Jenkins' ethnographic research conducted in environments of political violence has elucidated the role of the nation-state in constructing what she terms "a political ethos," defined as "culturally organized feeling and sentiment pertaining to social domains of power and interest" (Jenkins, 1991, p. 140). These studies have identified several culturally specific bodily transactions of emotions, such as the experience of el calor (intense heat) among Salvadoran refugees and nervios among Mexican-American populations. Jenkins works to promote interdisciplinary research and intervention for global mental health on a broad scale for all worldwide.

== Selected publications ==
===Books===
- Jenkins, Janis H., & Csordas, Thomas J. (2020). Troubled in the land of enchantment: adolescent experience of psychiatric treatment. Oakland: University of California Press.
- Jenkins, Janis H. (2015). Extraordinary conditions: Culture and experience in mental illness. Oakland: University of California Press.
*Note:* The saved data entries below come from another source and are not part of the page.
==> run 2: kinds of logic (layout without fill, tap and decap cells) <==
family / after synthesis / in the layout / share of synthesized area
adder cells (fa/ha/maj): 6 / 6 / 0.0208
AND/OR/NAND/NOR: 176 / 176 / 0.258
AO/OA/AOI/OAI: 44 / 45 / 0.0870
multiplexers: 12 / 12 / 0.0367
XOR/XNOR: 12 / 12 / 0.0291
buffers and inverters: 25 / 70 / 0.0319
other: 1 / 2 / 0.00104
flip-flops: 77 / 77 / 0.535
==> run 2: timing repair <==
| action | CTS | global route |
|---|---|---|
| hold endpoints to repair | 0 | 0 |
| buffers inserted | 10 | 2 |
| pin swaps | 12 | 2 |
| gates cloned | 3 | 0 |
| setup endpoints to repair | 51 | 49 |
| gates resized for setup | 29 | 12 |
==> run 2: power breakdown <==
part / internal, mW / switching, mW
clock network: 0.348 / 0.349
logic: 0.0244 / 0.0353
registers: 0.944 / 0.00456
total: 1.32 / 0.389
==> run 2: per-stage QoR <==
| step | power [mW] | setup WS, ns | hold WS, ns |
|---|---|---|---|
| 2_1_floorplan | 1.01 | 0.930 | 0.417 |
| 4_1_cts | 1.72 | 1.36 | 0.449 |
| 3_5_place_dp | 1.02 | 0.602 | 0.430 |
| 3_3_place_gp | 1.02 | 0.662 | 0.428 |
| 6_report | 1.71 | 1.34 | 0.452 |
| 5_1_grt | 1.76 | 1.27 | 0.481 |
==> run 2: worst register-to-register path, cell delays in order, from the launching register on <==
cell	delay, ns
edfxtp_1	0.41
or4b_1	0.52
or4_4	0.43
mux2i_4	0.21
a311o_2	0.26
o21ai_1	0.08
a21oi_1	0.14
Context: an optimization exercise on an open-source flow, tuned for small area. The choices shown serve that exercise and are no tape-out recipe.
For this run, only the layout was checked, not whether the RTL still works.
Power is estimated from default activity; no workload was simulated.

==> design/flow/design.v <==
module mb_crc16_step (
    input  wire [15:0] crc_in,
    input  wire [7:0]  data,
    output reg  [15:0] crc_out
);
    integer i;
    always @(*) begin
        crc_out = crc_in ^ {8'h00, data};
        for (i = 0; i < 8; i = i + 1)
            crc_out = crc_out[0] ? ((crc_out >> 1) ^ 16'hA001) : (crc_out >> 1);
    end
endmodule
module mb_regfile (
    input  wire         clk,
    input  wire         rst,
    input  wire         host_we,
    input  wire [1:0]   host_bank,
    input  wire [15:0]  host_addr,
    input  wire [15:0]  host_wdata,
    output reg  [15:0]  host_rdata,
    input  wire         coil_we,
    input  wire [5:0]   coil_waddr,
    input  wire         coil_wdata,
    input  wire         hr_we,
    input  wire [3:0]   hr_waddr,
    input  wire [15:0]  hr_wdata,
    output reg  [63:0]  di,
    output reg  [63:0]  coil,
    output wire [255:0] ir_flat,
    output wire [255:0] hr_flat
);
    localparam BANK_DI = 2'd0, BANK_COIL = 2'd1, BANK_IR = 2'd2, BANK_HR = 2'd3;
    reg [15:0] ir [0:15];
    reg [15:0] hr [0:15];
    wire bit_in_range  = (host_addr < 16'd64);
    wire word_in_range = (host_addr < 16'd16);
    wire host_bit      = (host_wdata != 16'd0);
    integer k;
    always @(posedge clk) begin
        if (rst) begin
            di   <= 64'd0;
            coil <= 64'd0;
            for (k = 0; k < 16; k = k + 1) begin
                ir[k] <= 16'd0;
                hr[k] <= 16'd0;
            end
        end else begin
            if (host_we) begin
                case (host_bank)
                    BANK_DI:   if (bit_in_range)  di[host_addr[5:0]]   <= host_bit;
                    BANK_COIL: if (bit_in_range)  coil[host_addr[5:0]] <= host_bit;
                    BANK_IR:   if (word_in_range) ir[host_addr[3:0]]   <= host_wdata;
                    BANK_HR:   if (word_in_range) hr[host_addr[3:0]]   <= host_wdata;
                endcase
            end
            if (coil_we)
                coil[coil_waddr] <= coil_wdata;
            if (hr_we)
                hr[hr_waddr] <= hr_wdata;
        end
    end
    always @(*) begin
        host_rdata = 16'd0;
        case (host_bank)
            BANK_DI:   if (bit_in_range)  host_rdata = {15'd0, di[host_addr[5:0]]};
            BANK_COIL: if (bit_in_range)  host_rdata = {15'd0, coil[host_addr[5:0]]};
            BANK_IR:   if (word_in_range) host_rdata = ir[host_addr[3:0]];
            BANK_HR:   if (word_in_range) host_rdata = hr[host_addr[3:0]];
        endcase
    end
    genvar g;
    generate
        for (g = 0; g < 16; g = g + 1) begin : g_flat
            assign ir_flat[16*g +: 16] = ir[g];
            assign hr_flat[16*g +: 16] = hr[g];
        end
    endgenerate
endmodule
- Jenkins, Janis H. (2011). Pharmaceutical Self: The Global Shaping of Experience in an Age of Psychopharmacology. Santa Fe, New Mexico: School of Advanced Research Press.
- Jenkins, Janis H., & Robert J. Barrett. (2004). Schizophrenia, Culture, and Subjectivity: The Edge of Experience. Cambridge: Cambridge University Press.

===Articles===
- Jenkins, J.H. (1991) The 1990 Society for Psychological Anthropology, American Anthropological Association, Stirling Award Essay: Anthropology, Expressed Emotion, and Schizophrenia. Ethos: The Journal of the Society for Psychological Anthropology 19:387-431.
- Jenkins, J.H. (1991) The State Construction of Affect: Political Ethos and Mental Health among Salvadoran Refugees. Culture, Medicine, and Psychiatry 15:139-165. Reprinted in 2010 in A Reader in Medical Anthropology: Theoretical Trajectories, Emergent Realities, B.J. Good, M. Fischer, S. Willen, and M.J. DelVecchio Good, Eds. Wiley-Blackwell.
- Jenkins, J.H. & Karno. M. (1992) The Meaning of "Expressed Emotion:" Theoretical Issues Raised by Cross-Cultural Research. Special Article in American Journal of Psychiatry 149: 9-21.
- Jenkins, J.H. (2018) Anthropology and Psychiatry: A Contemporary Convergence for Global Mental Health. In Textbook of Cultural Psychiatry, Second Edition. Dinesh Bhugra and Kamaldeep Bhui, Eds. United Kingdom: Cambridge University.
- Jenkins, J. H., Sanchez, G., & Lidia Olivas-Hernández, O. (2020). Loneliness, adolescence, and global mental health: Soledad and structural violence in Mexico. Transcultural psychiatry, 57(5), 673–687.